Yeah, I'd say there's still a very sizeable proportion of people who are very passionate about how NES music should be nothing but 2A03, and look down upon expansion chips, raw PCM, sometimes even "creative" DPCM usage... If you don't believe me, try hanging around in #mod_shrine during a Famicompo Mini stream. I think in a lot of those cases, the reason is that that person views the NES (or Famicom) strictly as a console, and write music for it as a form of expression of their nostalgia.

However, as time goes, and as the chiptune (specifically the NES chiptune) community grows, more and more people who have never owned an NES (let alone a Famicom) start using FamiTracker. The result is that [i]those[/i] people treat the Famicom as a mere 8-bit synthesiser, and have no qualms against using TEN MILLION EXPANSION CHIPS and using the Famicom in ways that would not have been possible in the console's era (such as using more than 16 kB of DPCM samples).

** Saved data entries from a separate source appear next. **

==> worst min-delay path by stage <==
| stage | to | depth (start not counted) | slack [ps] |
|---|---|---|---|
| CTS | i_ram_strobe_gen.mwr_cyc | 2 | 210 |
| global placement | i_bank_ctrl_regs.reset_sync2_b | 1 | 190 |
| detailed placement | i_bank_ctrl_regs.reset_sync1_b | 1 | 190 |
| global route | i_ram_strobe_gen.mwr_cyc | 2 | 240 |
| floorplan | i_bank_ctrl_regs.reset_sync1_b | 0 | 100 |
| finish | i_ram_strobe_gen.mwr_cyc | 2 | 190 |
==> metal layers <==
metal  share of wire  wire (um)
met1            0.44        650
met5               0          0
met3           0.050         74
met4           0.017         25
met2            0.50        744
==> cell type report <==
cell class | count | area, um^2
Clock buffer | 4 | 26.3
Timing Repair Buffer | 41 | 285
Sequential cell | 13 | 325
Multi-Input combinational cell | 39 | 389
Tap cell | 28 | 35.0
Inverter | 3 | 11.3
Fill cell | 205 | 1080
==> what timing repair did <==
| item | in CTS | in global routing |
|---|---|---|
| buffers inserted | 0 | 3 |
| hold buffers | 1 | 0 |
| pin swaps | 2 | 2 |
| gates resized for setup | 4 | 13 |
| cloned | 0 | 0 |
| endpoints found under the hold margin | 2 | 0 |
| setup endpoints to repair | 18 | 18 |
File: src/include/tcb_lite_map.svh
// address map macros: memory windows, register window, window spans
`ifndef TCB_LITE_MAP_SVH
`define TCB_LITE_MAP_SVH

// memory 0 window, first 1 KiB
`define MAP_MEM0_BASE 32'h0000_0000

// memory 1 window, directly above memory 0
`define MAP_MEM1_BASE 32'h0000_0400

// control register window
`define MAP_REGS_BASE 32'h0000_1000

// byte span of each memory window
`define MAP_MEM_SPAN 32'h0000_0400

// byte span of the register window
`define MAP_REGS_SPAN 32'h0000_0010

`endif

File: src/hdl/tcb_lite_pkg.sv
// bus package: data types, request/response structs, register offsets, identity value
package tcb_lite_pkg;

    ////////////////////
    // basic bus types
    ////////////////////

    // byte address
    typedef logic [31:0] adr_t;
    // data word, read or write
    typedef logic [31:0] dat_t;
    // byte enables, one per lane
    typedef logic [3:0]  byt_t;
    // log2 of transfer byte count
    typedef logic [1:0]  siz_t;

    ////////////////////
    // request / response
    ////////////////////

    // manager to subordinate
    typedef struct packed {
        logic vld;
        logic lck;
        logic wen;
        adr_t adr;
        siz_t siz;
        byt_t byt;
        dat_t wdt;
    } tcb_req_t;

    // subordinate to manager
    // rdy is combinational, rdt/err one cycle after the transfer
    typedef struct packed {
        dat_t rdt;
        logic err;
        logic rdy;
    } tcb_rsp_t;

    ////////////////////
    // register block
    ////////////////////

    // byte offsets inside the register window
    localparam adr_t REG_SCRATCH = 32'h0000_0000;
    localparam adr_t REG_ID      = 32'h0000_0004;
    localparam adr_t REG_WCOUNT  = 32'h0000_0008;

    // read-only identity word
    localparam dat_t REG_ID_VALUE = 32'h7CB1_0001;

endpackage: tcb_lite_pkg
## src/include/tcb_lite_map.svh

```systemverilog
// address map macros: memory windows, register window, window spans
`ifndef TCB_LITE_MAP_SVH
`define TCB_LITE_MAP_SVH

// memory 0 window, first 1 KiB
`define MAP_MEM0_BASE 32'h0000_0000

// memory 1 window, directly above memory 0
`define MAP_MEM1_BASE 32'h0000_0400

// control register window
`define MAP_REGS_BASE 32'h0000_1000

// byte span of each memory window
`define MAP_MEM_SPAN 32'h0000_0400

// byte span of the register window
`define MAP_REGS_SPAN 32'h0000_0010

`endif

```

## src/hdl/tcb_lite_pkg.sv

```systemverilog
// bus package: data types, request/response structs, register offsets, identity value
package tcb_lite_pkg;

    ////////////////////
    // basic bus types
    ////////////////////

    // byte address
    typedef logic [31:0] adr_t;
    // data word, read or write
    typedef logic [31:0] dat_t;
    // byte enables, one per lane
    typedef logic [3:0]  byt_t;
    // log2 of transfer byte count
    typedef logic [1:0]  siz_t;

    ////////////////////
    // request / response
    ////////////////////

    // manager to subordinate
    typedef struct packed {
        logic vld;
        logic lck;
        logic wen;
        adr_t adr;
        siz_t siz;
        byt_t byt;
        dat_t wdt;
    } tcb_req_t;

    // subordinate to manager
    // rdy is combinational, rdt/err one cycle after the transfer
    typedef struct packed {
        dat_t rdt;
        logic err;
        logic rdy;
    } tcb_rsp_t;

    ////////////////////
    // register block
    ////////////////////

    // byte offsets inside the register window
    localparam adr_t REG_SCRATCH = 32'h0000_0000;
    localparam adr_t REG_ID      = 32'h0000_0004;
    localparam adr_t REG_WCOUNT  = 32'h0000_0008;

    // read-only identity word
    localparam dat_t REG_ID_VALUE = 32'h7CB1_0001;

endpackage: tcb_lite_pkg

```

## src/hdl/tcb_lite_demultiplexer.sv

```systemverilog
// bus demultiplexer: request steering, rdy return, registered response select
`timescale 1ns/1ps

module tcb_lite_demultiplexer #(
    // number of subordinate ports
    parameter  int unsigned IFN = 3,
    // select width
    localparam int unsigned IFL = $clog2(IFN)
)(
    // clock and reset
    input  logic                   sub,
    input  logic                   rst_n,
    // port select from the decoder
    input  logic [IFL-1:0]         sel,
    // manager side
    input  tcb_lite_pkg::tcb_req_t req,
    output tcb_lite_pkg::tcb_rsp_t rsp,
    // subordinate side
    output tcb_lite_pkg::tcb_req_t man_req [IFN-1:0],
    input  tcb_lite_pkg::tcb_rsp_t man_rsp [IFN-1:0]
);

    import tcb_lite_pkg::*;

    ////////////////////
    // local signals
    ////////////////////

    // handshake on the manager side
    logic           trn;
    // port that owns the pending response
    logic [IFL-1:0] rsp_sel;

    ////////////////////
    // control
    ////////////////////

    // transfer when selected port is ready
    assign trn = req.vld & rsp.rdy;

    // response select follows the request select at each transfer
    always_ff @(posedge sub) begin
        if (!rst_n) begin
            rsp_sel <= '0;
        end else if (trn) begin
            rsp_sel <= sel;
        end
    end

    ////////////////////
    // request
    ////////////////////

    // copy to every port, only the selected one sees vld
    for (genvar i = 0; i < IFN; i++) begin: gen_req
        always_comb begin
            man_req[i]     = req;
            man_req[i].vld = (sel == IFL'(i)) ? req.vld : 1'b0;
        end
    end: gen_req

    ////////////////////
    // response
    ////////////////////

    // data and error from the port of the last transfer
    assign rsp.rdt = man_rsp[rsp_sel].rdt;
    assign rsp.err = man_rsp[rsp_sel].err;
    // ready from the port selected right now
    assign rsp.rdy = man_rsp[sel].rdy;

endmodule: tcb_lite_demultiplexer

```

Personally, I'm sort of halfway inbeteen those two stances. I write music in FamiTracker because I enjoy the sounds of the NES/Famicom more than any other 8-bit machine, not out of nostalgia for the NES sound; however I understand the importance of (at least the importance some people give to) remembering what the quintessential NES sound is about, and fully respect those who would rather stick to classic 2A03. But despite that I appreciate the fact there are modern tools that allow one to go beyond what composers in the 80's and 90's could do with the Famicom and its expansions.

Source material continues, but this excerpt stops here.